新しい生活に向かって
あれから3週間になろうとしていた。名古屋に帰ってきた私に仕事が大量に待っていた。ひとつひとつ処理していくが、また新しい仕事もやってくるわけで…眠ると言うより落ちるといったほうが正しいような生活だった。だけどそういう生活をしていれば樋口のことを考える余裕はない。あれでよかったんだ…そう思っていた。
「ひなちゃんって結婚とか興味ないの?」
事務のパートである高田がコーヒーを入れながら私に尋ねた。彼女は会社でも影の実力者…というか、要は義兄でも頭の上がらない存在だ。経理関係はすべて彼女が仕切っている。
「興味ないことはないですよ?やっぱりウエディングドレスとか着てみたいなーって思ったりもします」
「だよね?あのさ、ひなちゃんお見合いってしてみない?」
どうやら彼女の知り合いの努めている会社の息子さんがお嫁さんを探しているらしい。
「会ってみるだけでもどう?」
「いやぁ…私 女子力ないですからね。洗濯も掃除も炊事も嫌いですし…」
「大丈夫だって!そこはお手伝いさんがいるのよ」
「はぁ?お手伝いさん?そんないいところなんて無理です、無理無理」
「でもね、先方はぜひ会ってみたいって…」
「………高田さん、何かしましたね?」
「えっと…去年の社員旅行の写真を見せちゃった…かな?」
「高田さん!!」
なんて勝手なことをしてくれるんだ!はぁ…深い溜息をついた。実はそんな話は前にもあった。義兄の知り合いの弟さんではやり同じような仕事をしている人からお見合いをしないかと言われたのだ。機械関係の仕事は全体的に男性がまだまだ多く、私のようにプログラムから図面を描いたり はたまた配線をやったりする女性は少ない。
「だってひなちゃん 仕事なんでも出来るんだもの…お嫁さんにもらえば助かるわよね」
「そうでしょうね…」
それじゃあまるで私は作業員じゃないかと思ったが、それくらいしか能がないのも確かなのだ。あんまりうっとおしくなってきたらいっそのこと『女にしか興味がない』と言ってみようか?いや、そんなこと言ったら姉が倒れてしまうような気がする。
「ただいまー」
拓馬が学校から帰ってきた。彼は保育園を卒園し、小学1年生になっていた。姉はだいぶ楽になったかと思われたが、小学1年生の年度初めというのは 学校に慣れるのが彼らの勉強の一環という部分があってとにかく帰りが早い。午後1時くらいには帰ってくるのだ。
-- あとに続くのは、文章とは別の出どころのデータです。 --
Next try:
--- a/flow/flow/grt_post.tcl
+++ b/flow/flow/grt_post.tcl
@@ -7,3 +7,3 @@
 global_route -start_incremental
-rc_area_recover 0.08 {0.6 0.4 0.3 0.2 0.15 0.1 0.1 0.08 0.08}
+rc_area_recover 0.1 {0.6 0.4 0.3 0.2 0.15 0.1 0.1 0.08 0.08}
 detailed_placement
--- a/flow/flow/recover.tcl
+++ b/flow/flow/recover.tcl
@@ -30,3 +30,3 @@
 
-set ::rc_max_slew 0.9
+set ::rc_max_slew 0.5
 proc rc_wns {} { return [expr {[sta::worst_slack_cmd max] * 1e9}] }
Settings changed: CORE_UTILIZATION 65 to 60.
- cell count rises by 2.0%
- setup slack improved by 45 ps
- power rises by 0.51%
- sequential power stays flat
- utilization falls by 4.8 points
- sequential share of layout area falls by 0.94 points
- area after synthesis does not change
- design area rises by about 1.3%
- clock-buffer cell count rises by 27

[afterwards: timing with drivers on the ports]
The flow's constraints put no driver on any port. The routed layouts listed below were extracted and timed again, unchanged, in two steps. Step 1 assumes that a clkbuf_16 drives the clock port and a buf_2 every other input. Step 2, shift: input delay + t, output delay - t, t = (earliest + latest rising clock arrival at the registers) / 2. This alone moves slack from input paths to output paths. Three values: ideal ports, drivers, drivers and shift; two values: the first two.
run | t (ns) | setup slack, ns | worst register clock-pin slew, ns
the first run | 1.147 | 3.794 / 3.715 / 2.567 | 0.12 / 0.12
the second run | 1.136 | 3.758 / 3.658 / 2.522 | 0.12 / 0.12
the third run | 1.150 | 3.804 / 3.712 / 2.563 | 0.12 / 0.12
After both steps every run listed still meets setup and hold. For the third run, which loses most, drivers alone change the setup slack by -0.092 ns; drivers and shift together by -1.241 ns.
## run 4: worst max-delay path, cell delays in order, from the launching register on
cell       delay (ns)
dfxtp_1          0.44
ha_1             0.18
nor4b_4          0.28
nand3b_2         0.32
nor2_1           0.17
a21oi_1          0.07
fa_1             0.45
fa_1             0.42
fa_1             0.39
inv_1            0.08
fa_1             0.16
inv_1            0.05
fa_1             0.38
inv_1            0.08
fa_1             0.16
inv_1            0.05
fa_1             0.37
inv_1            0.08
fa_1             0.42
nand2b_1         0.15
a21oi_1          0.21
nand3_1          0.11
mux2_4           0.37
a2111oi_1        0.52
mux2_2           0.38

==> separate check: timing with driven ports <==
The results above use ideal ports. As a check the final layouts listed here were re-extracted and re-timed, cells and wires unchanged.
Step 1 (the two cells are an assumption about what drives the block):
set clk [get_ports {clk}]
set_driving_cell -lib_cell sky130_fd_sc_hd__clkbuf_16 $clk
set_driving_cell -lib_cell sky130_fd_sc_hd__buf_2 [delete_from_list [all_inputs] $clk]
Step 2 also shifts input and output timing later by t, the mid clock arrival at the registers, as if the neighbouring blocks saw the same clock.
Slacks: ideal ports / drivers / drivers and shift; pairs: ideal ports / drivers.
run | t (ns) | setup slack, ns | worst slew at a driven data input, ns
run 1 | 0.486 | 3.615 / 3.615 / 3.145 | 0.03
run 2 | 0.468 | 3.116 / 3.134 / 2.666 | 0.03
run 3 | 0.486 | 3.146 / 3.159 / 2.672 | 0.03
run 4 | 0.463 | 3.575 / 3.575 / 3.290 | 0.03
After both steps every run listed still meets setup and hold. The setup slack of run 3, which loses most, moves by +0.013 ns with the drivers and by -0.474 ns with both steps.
This is an optimization exercise on Yosys and OpenROAD, whose aim is small area, a short achievable clock period and few clock cycles, not a production implementation.
RTL that was checked went through simulation tests only; none was proved equivalent to the original.

==> module taylor_sine, before the edit <==
module taylor_sine(
    input clock,
    input reset,
    input start_in,
    input signed [11:0] x_in,
    output reg ready_out,
    output [11:0] sin_out
);
reg armed;
reg [5:1] ph;           
reg [11:0] t, n2, acc;
reg [1:0] m;
reg [5:0] b_one, b_two, b_neg;    
wire idle = ~|ph;
wire go   = idle && armed && start_in;
function in_range(input signed [11:0] v, input signed [11:0] lo, input signed [11:0] hi);
    in_range = (v >= lo) && (v <= hi);
endfunction
wire m3 = in_range(x_in, -12'sd2047, -12'sd1716) | in_range(x_in, 12'sd1449, 12'sd1715);
wire m2 = in_range(x_in, -12'sd1417, -12'sd1415) | (x_in == -12'sd1401) |
          in_range(x_in, -12'sd1399, -12'sd1384) | in_range(x_in, -12'sd1381, -12'sd1302) |
          in_range(x_in, -12'sd1292, -12'sd1290);
wire m1 = in_range(x_in, -12'sd1448, -12'sd1290) | in_range(x_in, 12'sd670, 12'sd1289);
wire [1:0] m_x = m3 ? 2'd3 : m2 ? 2'd2 : m1 ? 2'd1 : 2'd0;
wire [11:0] bnext = (idle | ph[1]) ? x_in : ph[2] ? 12'd171 : ph[3] ? n2 : 12'd51;
reg [5:0] e_one, e_two, e_neg;
reg bm1;
integer i;
always @(*) begin
    for (i = 0; i < 6; i = i + 1) begin
        bm1 = (i == 0) ? 1'b0 : bnext[2*i-1];
        e_one[i] = bnext[2*i] ^ bm1;
        e_two[i] = (bnext[2*i+1] & ~bnext[2*i] & ~bm1) | (~bnext[2*i+1] & bnext[2*i] & bm1);
        e_neg[i] = bnext[2*i+1];
    end
end
reg [21:0] r0, r1, r2, r3, r4, r5, rc, ra, rm;
reg [12:0] v, e;
reg [21:0] pp [0:5];
always @(*) begin
    for (i = 0; i < 6; i = i + 1) begin
        v = b_one[i] ? {t[11], t} : b_two[i] ? {t, 1'b0} : 13'd0;
        e = v ^ {13{b_neg[i]}};
        pp[i] = {9'd0, ~e[12], e[11:0]} << (2*i);
    end
    r0 = pp[0];
    r1 = pp[1] | {21'd0, b_neg[0]};
    r2 = pp[2] | ({21'd0, b_neg[1]} << 2);
    r3 = pp[3] | ({21'd0, b_neg[2]} << 4);
    r4 = pp[4] | ({21'd0, b_neg[3]} << 6);
    r5 = pp[5] | ({21'd0, b_neg[4]} << 8);
    ra = {acc, 10'd0};
    rm = ({20'd0, ~m} + {21'd0, b_neg[5]}) << 10;
    rc = 22'h2aa400;
end
function [43:0] csa(input [21:0] a, input [21:0] b, input [21:0] c);
    csa = {a ^ b ^ c, ((a & b) | (a & c) | (b & c)) << 1};
endfunction
wire [21:0] s1, c1, s2, c2, s3, c3, s4, c4, s5, c5, s6, c6, s7, c7;
assign {s1, c1} = csa(r0, r1, r2);
assign {s2, c2} = csa(r3, r4, r5);
assign {s3, c3} = csa(rc, ra, rm);
assign {s4, c4} = csa(s1, c1, s2);
assign {s5, c5} = csa(c2, s3, c3);
assign {s6, c6} = csa(s4, c4, s5);
assign {s7, c7} = csa(s6, c6, c5);
wire [21:0] prod = s7 + c7;
wire [11:0] res = prod[21:10];
always @(posedge clock) begin
    if (reset) begin
        ready_out <= 1'b0;
        armed <= 1'b1;
        ph <= 5'd0;
    end else begin
        ph <= {ph[4:1], go};
        if (go) begin
            ready_out <= 1'b0;
            armed <= 1'b0;
        end else if (ph[5]) begin
            ready_out <= 1'b1;
        end else if (idle && !start_in) begin
            armed <= 1'b1;
        end
    end
end
always @(posedge clock) begin
    b_one <= e_one;
    b_two <= e_two;
    b_neg <= e_neg;
    if (go) begin
        t   <= x_in;
        acc <= 12'd0;
        m   <= 2'd0;
    end
    if (ph[1]) n2 <= ~res;
    if (ph[1] | ph[2] | ph[3] | ph[4] | ph[5]) t <= res ^ {12{ph[1]}};
    if (ph[4]) begin
        acc <= x_in + t;
        m   <= m_x;
    end
end
assign sin_out = t;
endmodule
clock: 10.0 ns
lec_check: 0
cap_margin: 20
core_margin: 2
core_utilization: 40
setup_slack_margin: 4
slew_margin: 20
run.sh (not shown) runs the stock make flow with config.mk's settings and CLKGATE_MAP_FILE= SYNTH_SCRIPT=/design/flow/synth_recipe.tcl, a recipe that flattens the netlist after the stock synthesis.
Testbench counts at the start, summed over its fixed seeds: cycles 11,192.
Rerun with:
--- a/flow/design.v
+++ b/flow/design.v
@@ -9,7 +9,7 @@
 reg armed;
 reg [5:1] ph;           
 reg [11:0] t, n2, acc;
-reg [1:0] m;
+reg [1:0] m;            
 reg [5:0] b_one, b_two, b_neg;    
 wire idle = ~|ph;
 wire go   = idle && armed && start_in;
@@ -34,7 +34,7 @@
         e_neg[i] = bnext[2*i+1];
     end
 end
-reg [21:0] r0, r1, r2, r3, r4, r5, rc, ra, rm;
+reg [21:0] r0, r1, r2, r3, r4, r5, rn;
 reg [12:0] v, e;
 reg [21:0] pp [0:5];
 always @(*) begin
@@ -43,28 +43,25 @@
         e = v ^ {13{b_neg[i]}};
         pp[i] = {9'd0, ~e[12], e[11:0]} << (2*i);
     end
-    r0 = pp[0];
+    r0 = {1'b1, 1'b0, 1'b1, 1'b0, 1'b1, 1'b0, 1'b1, ~pp[0][12], ~pp[0][12], ~pp[0][12], pp[0][11:0]};
+    r0[14] = pp[0][12];
     r1 = pp[1] | {21'd0, b_neg[0]};
     r2 = pp[2] | ({21'd0, b_neg[1]} << 2);
     r3 = pp[3] | ({21'd0, b_neg[2]} << 4);
     r4 = pp[4] | ({21'd0, b_neg[3]} << 6);
-    r5 = pp[5] | ({21'd0, b_neg[4]} << 8);
-    ra = {acc, 10'd0};
-    rm = ({20'd0, ~m} + {21'd0, b_neg[5]}) << 10;
-    rc = 22'h2aa400;
+    r5 = pp[5] | {acc, 10'd0} | ({21'd0, b_neg[4]} << 8);
+    rn = {21'd0, b_neg[5]} << 10;
 end
 function [43:0] csa(input [21:0] a, input [21:0] b, input [21:0] c);
     csa = {a ^ b ^ c, ((a & b) | (a & c) | (b & c)) << 1};
 endfunction
-wire [21:0] s1, c1, s2, c2, s3, c3, s4, c4, s5, c5, s6, c6, s7, c7;
+wire [21:0] s1, c1, s2, c2, s3, c3, s4, c4, s5, c5;
 assign {s1, c1} = csa(r0, r1, r2);
 assign {s2, c2} = csa(r3, r4, r5);
-assign {s3, c3} = csa(rc, ra, rm);
-assign {s4, c4} = csa(s1, c1, s2);
-assign {s5, c5} = csa(c2, s3, c3);
-assign {s6, c6} = csa(s4, c4, s5);
-assign {s7, c7} = csa(s6, c6, c5);
-wire [21:0] prod = s7 + c7;
+assign {s3, c3} = csa(s1, c1, s2);
+assign {s4, c4} = csa(c2, rn, s3);
+assign {s5, c5} = csa(s4, c4, c3);
+wire [21:0] prod = s5 + c5;
 wire [11:0] res = prod[21:10];
 always @(posedge clock) begin
     if (reset) begin
@@ -87,16 +84,15 @@
     b_one <= e_one;
     b_two <= e_two;
     b_neg <= e_neg;
+    m <= m_x;
     if (go) begin
         t   <= x_in;
         acc <= 12'd0;
-        m   <= 2'd0;
     end
     if (ph[1]) n2 <= ~res;
     if (ph[1] | ph[2] | ph[3] | ph[4] | ph[5]) t <= res ^ {12{ph[1]}};
     if (ph[4]) begin
-        acc <= x_in + t;
-        m   <= m_x;
+        acc <= x_in + t - {10'd0, m};
     end
 end
 assign sin_out = t;
The new run finished with timing, DRC and antenna clean.
Worst setup slack gains 23 ps.
Cell area goes down by 1.1%.
Die area stays flat.
Critical path depth goes up by 1.
Non-clock buffer count goes down by 12.
Only the layout flow was run in the second run of this note; the RTL was not checked for function there.

port drivers added, routing unchanged:
Ports are ideal in the flow. The routed layouts listed here were re-timed in OpenROAD.
Step 1: set_driving_cell puts a clkbuf_16 on clock and a buf_2 on each other input, an assumption about the parent block.
Step 2 adds t to the input delays and takes it off the output delays; t is the mean of the earliest and latest rising clock arrival at the registers after step 1. Input paths then give back, and output paths get back, about the clock's delay inside the block.
Slacks: ideal / step 1 / step 2; pairs: ideal / step 1.
run	shift t [ns]	slack for setup (ns)	worst setup path after step 2
the first run	0.369	4.348 / 4.348 / 4.348	register to register
the second run	0.373	4.371 / 4.371 / 4.371	register to register
After both steps setup and hold are still met in every run listed.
「たっくん、さっさと宿題しときなよ~ ママから怒られるからね」
「わかったー」
そしてしばらくすると彼の楽しみにしている人がやってくる。それは郵便配達の人である。通常郵便物はうちの場所は午後からしか配達しない。もちろん書留や速達などのものは別なのだが、家のものも会社のものもすべてこちらに持ってきてもらっている。それを種分けするのが彼の仕事だ。
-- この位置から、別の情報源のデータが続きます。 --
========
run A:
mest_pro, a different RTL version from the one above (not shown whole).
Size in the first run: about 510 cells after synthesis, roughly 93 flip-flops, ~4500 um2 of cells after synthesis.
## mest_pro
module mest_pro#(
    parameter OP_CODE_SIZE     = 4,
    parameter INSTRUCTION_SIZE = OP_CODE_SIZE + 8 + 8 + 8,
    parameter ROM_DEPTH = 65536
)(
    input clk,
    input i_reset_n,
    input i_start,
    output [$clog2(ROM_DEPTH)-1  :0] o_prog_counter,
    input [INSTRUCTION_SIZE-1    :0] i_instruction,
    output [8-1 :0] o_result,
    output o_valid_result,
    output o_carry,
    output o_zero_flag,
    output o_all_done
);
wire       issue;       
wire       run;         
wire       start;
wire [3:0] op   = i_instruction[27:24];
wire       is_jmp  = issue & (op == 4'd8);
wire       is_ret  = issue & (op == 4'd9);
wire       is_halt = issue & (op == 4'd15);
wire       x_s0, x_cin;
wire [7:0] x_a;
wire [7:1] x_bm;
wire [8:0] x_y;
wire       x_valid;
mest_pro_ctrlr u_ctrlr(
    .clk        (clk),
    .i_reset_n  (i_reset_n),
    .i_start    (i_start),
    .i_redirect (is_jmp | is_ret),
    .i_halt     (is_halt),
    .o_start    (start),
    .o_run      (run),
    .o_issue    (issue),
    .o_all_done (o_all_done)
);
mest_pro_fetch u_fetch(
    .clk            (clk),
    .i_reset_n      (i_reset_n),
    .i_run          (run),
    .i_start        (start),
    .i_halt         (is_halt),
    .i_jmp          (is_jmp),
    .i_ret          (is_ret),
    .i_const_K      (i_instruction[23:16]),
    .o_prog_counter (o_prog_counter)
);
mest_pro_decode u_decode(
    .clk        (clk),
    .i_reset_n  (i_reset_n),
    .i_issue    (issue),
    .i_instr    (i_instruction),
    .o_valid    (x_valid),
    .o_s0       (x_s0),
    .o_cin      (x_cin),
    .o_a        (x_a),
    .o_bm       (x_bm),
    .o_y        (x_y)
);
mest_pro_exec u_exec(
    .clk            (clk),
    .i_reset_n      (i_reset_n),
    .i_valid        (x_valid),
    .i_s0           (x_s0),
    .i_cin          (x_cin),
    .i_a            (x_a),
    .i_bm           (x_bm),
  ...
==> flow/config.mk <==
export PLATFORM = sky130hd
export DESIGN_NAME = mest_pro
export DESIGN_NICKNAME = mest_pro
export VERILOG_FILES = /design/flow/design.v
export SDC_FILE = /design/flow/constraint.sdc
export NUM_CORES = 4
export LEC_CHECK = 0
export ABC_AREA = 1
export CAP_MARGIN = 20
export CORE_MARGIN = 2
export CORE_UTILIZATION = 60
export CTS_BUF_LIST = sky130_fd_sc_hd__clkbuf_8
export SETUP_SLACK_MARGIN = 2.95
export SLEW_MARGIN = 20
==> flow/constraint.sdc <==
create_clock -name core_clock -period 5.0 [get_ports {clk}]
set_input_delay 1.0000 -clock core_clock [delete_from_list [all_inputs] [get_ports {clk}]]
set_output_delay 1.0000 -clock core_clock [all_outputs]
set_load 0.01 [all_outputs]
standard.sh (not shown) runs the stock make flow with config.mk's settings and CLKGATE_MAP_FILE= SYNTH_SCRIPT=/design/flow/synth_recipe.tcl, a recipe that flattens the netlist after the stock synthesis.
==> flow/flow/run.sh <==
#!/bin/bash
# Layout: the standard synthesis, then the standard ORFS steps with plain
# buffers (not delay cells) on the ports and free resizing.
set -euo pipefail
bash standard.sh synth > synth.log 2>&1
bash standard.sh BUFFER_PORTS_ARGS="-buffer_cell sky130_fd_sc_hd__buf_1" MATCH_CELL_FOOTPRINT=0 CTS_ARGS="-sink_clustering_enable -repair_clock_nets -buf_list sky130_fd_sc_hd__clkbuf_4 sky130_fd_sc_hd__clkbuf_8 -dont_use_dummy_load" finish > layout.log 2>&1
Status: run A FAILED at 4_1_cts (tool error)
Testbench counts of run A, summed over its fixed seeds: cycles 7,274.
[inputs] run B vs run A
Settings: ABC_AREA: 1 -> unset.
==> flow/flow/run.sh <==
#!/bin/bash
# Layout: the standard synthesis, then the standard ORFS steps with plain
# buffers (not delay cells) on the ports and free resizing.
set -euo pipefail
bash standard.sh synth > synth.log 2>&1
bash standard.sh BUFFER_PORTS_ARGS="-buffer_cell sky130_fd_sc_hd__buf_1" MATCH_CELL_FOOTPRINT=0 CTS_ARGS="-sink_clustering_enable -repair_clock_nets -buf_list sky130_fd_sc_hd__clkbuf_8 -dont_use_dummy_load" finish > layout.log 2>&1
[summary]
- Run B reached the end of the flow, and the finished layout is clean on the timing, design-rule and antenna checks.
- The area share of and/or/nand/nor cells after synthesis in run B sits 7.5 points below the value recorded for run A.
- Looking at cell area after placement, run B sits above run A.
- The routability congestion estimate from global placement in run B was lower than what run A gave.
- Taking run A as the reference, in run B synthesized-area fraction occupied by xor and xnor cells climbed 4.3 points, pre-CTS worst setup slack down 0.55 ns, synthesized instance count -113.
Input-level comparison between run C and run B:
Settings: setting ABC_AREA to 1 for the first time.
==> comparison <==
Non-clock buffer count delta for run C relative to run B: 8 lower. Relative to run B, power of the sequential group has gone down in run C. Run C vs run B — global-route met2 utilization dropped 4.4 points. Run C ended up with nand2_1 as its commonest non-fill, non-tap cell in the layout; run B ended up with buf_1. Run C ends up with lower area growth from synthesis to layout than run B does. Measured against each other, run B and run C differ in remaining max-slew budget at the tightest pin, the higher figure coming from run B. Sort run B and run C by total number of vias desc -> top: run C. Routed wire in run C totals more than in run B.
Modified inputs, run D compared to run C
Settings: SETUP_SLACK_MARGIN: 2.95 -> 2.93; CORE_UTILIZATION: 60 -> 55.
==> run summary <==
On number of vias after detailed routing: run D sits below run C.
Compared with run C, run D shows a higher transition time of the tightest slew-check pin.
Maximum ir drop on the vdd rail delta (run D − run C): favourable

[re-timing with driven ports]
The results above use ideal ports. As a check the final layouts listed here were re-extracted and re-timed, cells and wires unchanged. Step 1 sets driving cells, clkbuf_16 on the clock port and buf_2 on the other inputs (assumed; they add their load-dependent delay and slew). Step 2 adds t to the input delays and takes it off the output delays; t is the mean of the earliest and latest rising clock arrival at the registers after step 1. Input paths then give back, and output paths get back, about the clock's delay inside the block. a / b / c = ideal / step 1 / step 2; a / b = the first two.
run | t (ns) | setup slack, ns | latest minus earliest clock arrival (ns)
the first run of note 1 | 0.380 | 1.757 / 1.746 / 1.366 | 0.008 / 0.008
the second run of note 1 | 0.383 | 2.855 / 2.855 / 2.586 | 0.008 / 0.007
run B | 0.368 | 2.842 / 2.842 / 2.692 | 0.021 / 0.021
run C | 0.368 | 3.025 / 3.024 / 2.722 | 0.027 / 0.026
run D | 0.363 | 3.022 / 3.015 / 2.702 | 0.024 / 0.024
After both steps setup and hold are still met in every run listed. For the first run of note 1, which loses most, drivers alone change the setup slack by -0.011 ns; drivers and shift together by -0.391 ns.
What follows belongs to an exercise in optimizing a design on an open flow for small area; a production flow would make more cautious choices.
RTL that was checked went through simulation tests only; none was proved equivalent to the original.
Power is estimated from default activity; no workload was simulated.

Setup of v3:
Design tenthirty, start of the top module:
module tenthirty(
    input clk,
    input rst_n,  
    input btn_m,  
    input btn_r,  
    output reg [7:0] seg7_sel,
    output reg [7:0] seg7,    
    output reg [7:0] seg7_l,  
    output reg [2:0] led  
);
Size in the first run: about 530 cells after synthesis, roughly 3600 sq um of cells after synthesis.
export LEC_CHECK = 0
export ABC_AREA = 1
export CAP_MARGIN = 20
export CORE_MARGIN = 2
export CORE_UTILIZATION = 65
export CTS_BUF_LIST = sky130_fd_sc_hd__clkbuf_8
export SLEW_MARGIN = 20
create_clock -name core_clock -period 10.0 [get_ports {clk}]
standard.sh (not shown) runs the stock make flow with config.mk's settings and CLKGATE_MAP_FILE= SYNTH_SCRIPT=/design/flow/synth_recipe.tcl, a recipe that flattens the netlist after the stock synthesis.
==> flow/flow/run.sh <==
#!/bin/bash
# Own layout flow: the standard layout, with
#  - synthesis through flow/synth.tcl (the standard flow's synthesis script with an area
#    oriented ABC script, flow/abc.script, and no adder extraction), and
#  - sky130_fd_sc_hd__buf_1 as the port buffers.
set -euo pipefail
W=$(pwd)
export OWN_ABC_SCRIPT=$W/flow/abc.script
bash standard.sh synth "SYNTH_SCRIPT=$W/flow/synth.tcl" > $W/own_synth.log 2>&1
bash standard.sh finish "BUFFER_PORTS_ARGS=-buffer_cell sky130_fd_sc_hd__buf_1" > $W/own_layout.log 2>&1
==> flow/flow/abc.script <==
strash
balance -l; resub -K 6 -l; rewrite -l; resub -K 6 -N 2 -l; refactor -l; resub -K 8 -l; balance -l; resub -K 8 -N 2 -l; rewrite -l; resub -K 10 -l; rewrite -z -l; resub -K 10 -N 2 -l; balance -l; resub -K 12 -l; refactor -z -l; resub -K 12 -N 2 -l; rewrite -z -l; balance -l
dch -f
amap
topo
==> flow/flow/synth.tcl <==
# The standard flow's synthesis script (synth_recipe.tcl), with the combinational logic
# mapped for area by flow/abc.script and without ORFS's adder extraction.
proc synth {args} { yosys synth -nofsm -noshare {*}$args }
proc abc {args} {
  set i [lsearch -exact $args -script]
  if {$i >= 0} { lset args [expr {$i + 1}] $::env(OWN_ABC_SCRIPT) }
  yosys abc {*}$args
}
set ::env(ADDER_MAP_FILE) ""
source $::env(SCRIPTS_DIR)/synth.tcl
# left out here: clear keep_hierarchy, flatten, clean up, hide names made inside functions, write 1_2_yosys.v
v3 completed every stage of the flow, and the final layout passed the timing, design-rule and antenna checks.
From an optimization exercise on the open Yosys and OpenROAD flow, aimed at small area; shortcuts taken in it are not production practice.
Only simulation tests tie the RTL to the original design; equivalence was not proved.
The clock input has no modelled driver; a real chip could not lean on it and would need a root buffer or a full tree.
Power is estimated from default activity; no workload was simulated.

Setup of job 101:
// final_top
module final_top #(
    parameter NW = 22, KW = 20,
    parameter [NW-1:0] TW = 22'h25B6B0, MW = 22'h2FFFDF,
    parameter [NW-1:0] SX = 22'h286415, TX = 22'h000400, MX = 22'h3EABFF,
    parameter NP = 20, KP = 16,
    parameter [NP-1:0] TP = 20'h8D9B5, MP = 20'hFD7FF,
    parameter DW = 20, THB = 32, THR = 22, THG = 54
    ) (
    input freqIn,
    input clk,
    input rst,
    input ips_r, ips_L, ips_a,
    input obs_det,
    output RMF,RMB,LMF,LMB, LM_pwm,RM_pwm,
    output select0,
    output select1,
    output select2,
    output select3,
    output EO,
    output [3:0]an,
    output a, b, c, d, e, f, g
    );
Size: about 430 cells after synthesis, roughly 29 I/O pins, ~0.0042 mm2 of cells after synthesis.
clock: 10.0 ns
lec_check: 0
cap_margin: 20
core_margin: 2
core_utilization: 40
place_density: 0.6
slew_margin: 20
standard.sh (not shown) runs the stock make flow with config.mk's settings and CLKGATE_MAP_FILE= SYNTH_SCRIPT=/design/flow/synth_recipe.tcl, a recipe that flattens the netlist after the stock synthesis.
==> flow/flow/run.sh <==
#!/bin/bash
# The standard layout (standard.sh) with these changes to how the layout is made:
#  - synthesis: the standard synthesis runs unchanged; then flow/resyn.sh re-maps its
#    combinational logic for area with ABC (flip-flops keep their instances, names
#    and cell types), keeps the smallest candidate that yosys proves equivalent to
#    the standard netlist, and the layout continues from that netlist;
#  - after floorplan (POST_FLOORPLAN_TCL hook): flow/downsize.tcl gives every logic
#    cell the smallest drive of its family (repair_design later fixes slew and load),
#    and flow/tiemerge.tcl leaves a single tie cell for all constants;
#  - clock tree built by flow/manual_cts.tcl (PRE_CTS_TCL hook): the clock port drives
#    4 clkbuf_16 leaf buffers, each driving the flip-flops of one placement cluster;
#    TritonCTS is skipped;
#  - port buffers are buf_1 cells (every input and output still gets its buffer).
# Logs in this folder: flow_synth.log and flow_make.log (make), resyn.log (summary),
# resyn_yosys_*.log and resyn_equiv_*.log (yosys); ORFS keeps each step's log under orfs/logs/.
set -euo pipefail
here=$(pwd)
export FLOW_FLOW_DIR=$here/flow
R=$here/orfs/results/sky130hd/final_top/base
LIB=$FLOW_HOME/platforms/sky130hd/lib/sky130_fd_sc_hd__tt_025C_1v80.lib
KNOBS=(
  "POST_FLOORPLAN_TCL=$here/flow/post_floorplan.tcl"
  "PRE_CTS_TCL=$here/flow/manual_cts.tcl"
  MCTS_NLEAF=4 MCTS_BUF=sky130_fd_sc_hd__clkbuf_16
  "BUFFER_PORTS_ARGS=-buffer_cell sky130_fd_sc_hd__buf_1"
  SKIP_REPAIR_TIE_FANOUT=1
)
bash standard.sh "${KNOBS[@]}" synth > flow_synth.log 2>&1
cp "$R/1_2_yosys.v" "$R/1_2_yosys.std.v"
bash flow/resyn.sh "$R/1_2_yosys.std.v" "$R/1_2_yosys.v" "$LIB" flow/dont_use.txt "$here/flow" "$here" > resyn.log 2>&1
bash standard.sh "${KNOBS[@]}" finish > flow_make.log 2>&1
Other scripts of this flow, unchanged in this note and not shown: flow/flow/abc_a0.abc, flow/flow/abc_d0.abc, flow/flow/abc_d1.abc, flow/flow/abc_d2.abc, flow/flow/abc_d3.abc, flow/flow/abc_d4.abc, flow/flow/abc_d5.abc, flow/flow/abc_e0.abc, flow/flow/dont_use.txt, flow/flow/downsize.tcl, flow/flow/manual_cts.tcl, flow/flow/post_floorplan.tcl, flow/flow/resyn.sh, flow/flow/tiemerge.tcl
Job 101 went all the way through the flow, and no timing, DRC or antenna check failed.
彼のお目当てはDMのシールを剥がすこと、ぺりぺりと剥がれる感覚がどうやらお気に入りらしい。
「こんにちはー 宅急便です」
「はーい」
今日は郵便物だけじゃなくて宅配便も来る日のようだ。何も来ない時もあればこうやって色々来るときもある。
「ひーちゃん、これひーちゃんの荷物だよ」
そういって拓馬は私に箱を渡した。私に宅配?送り主の名前を見て私は言葉が出てこなかった。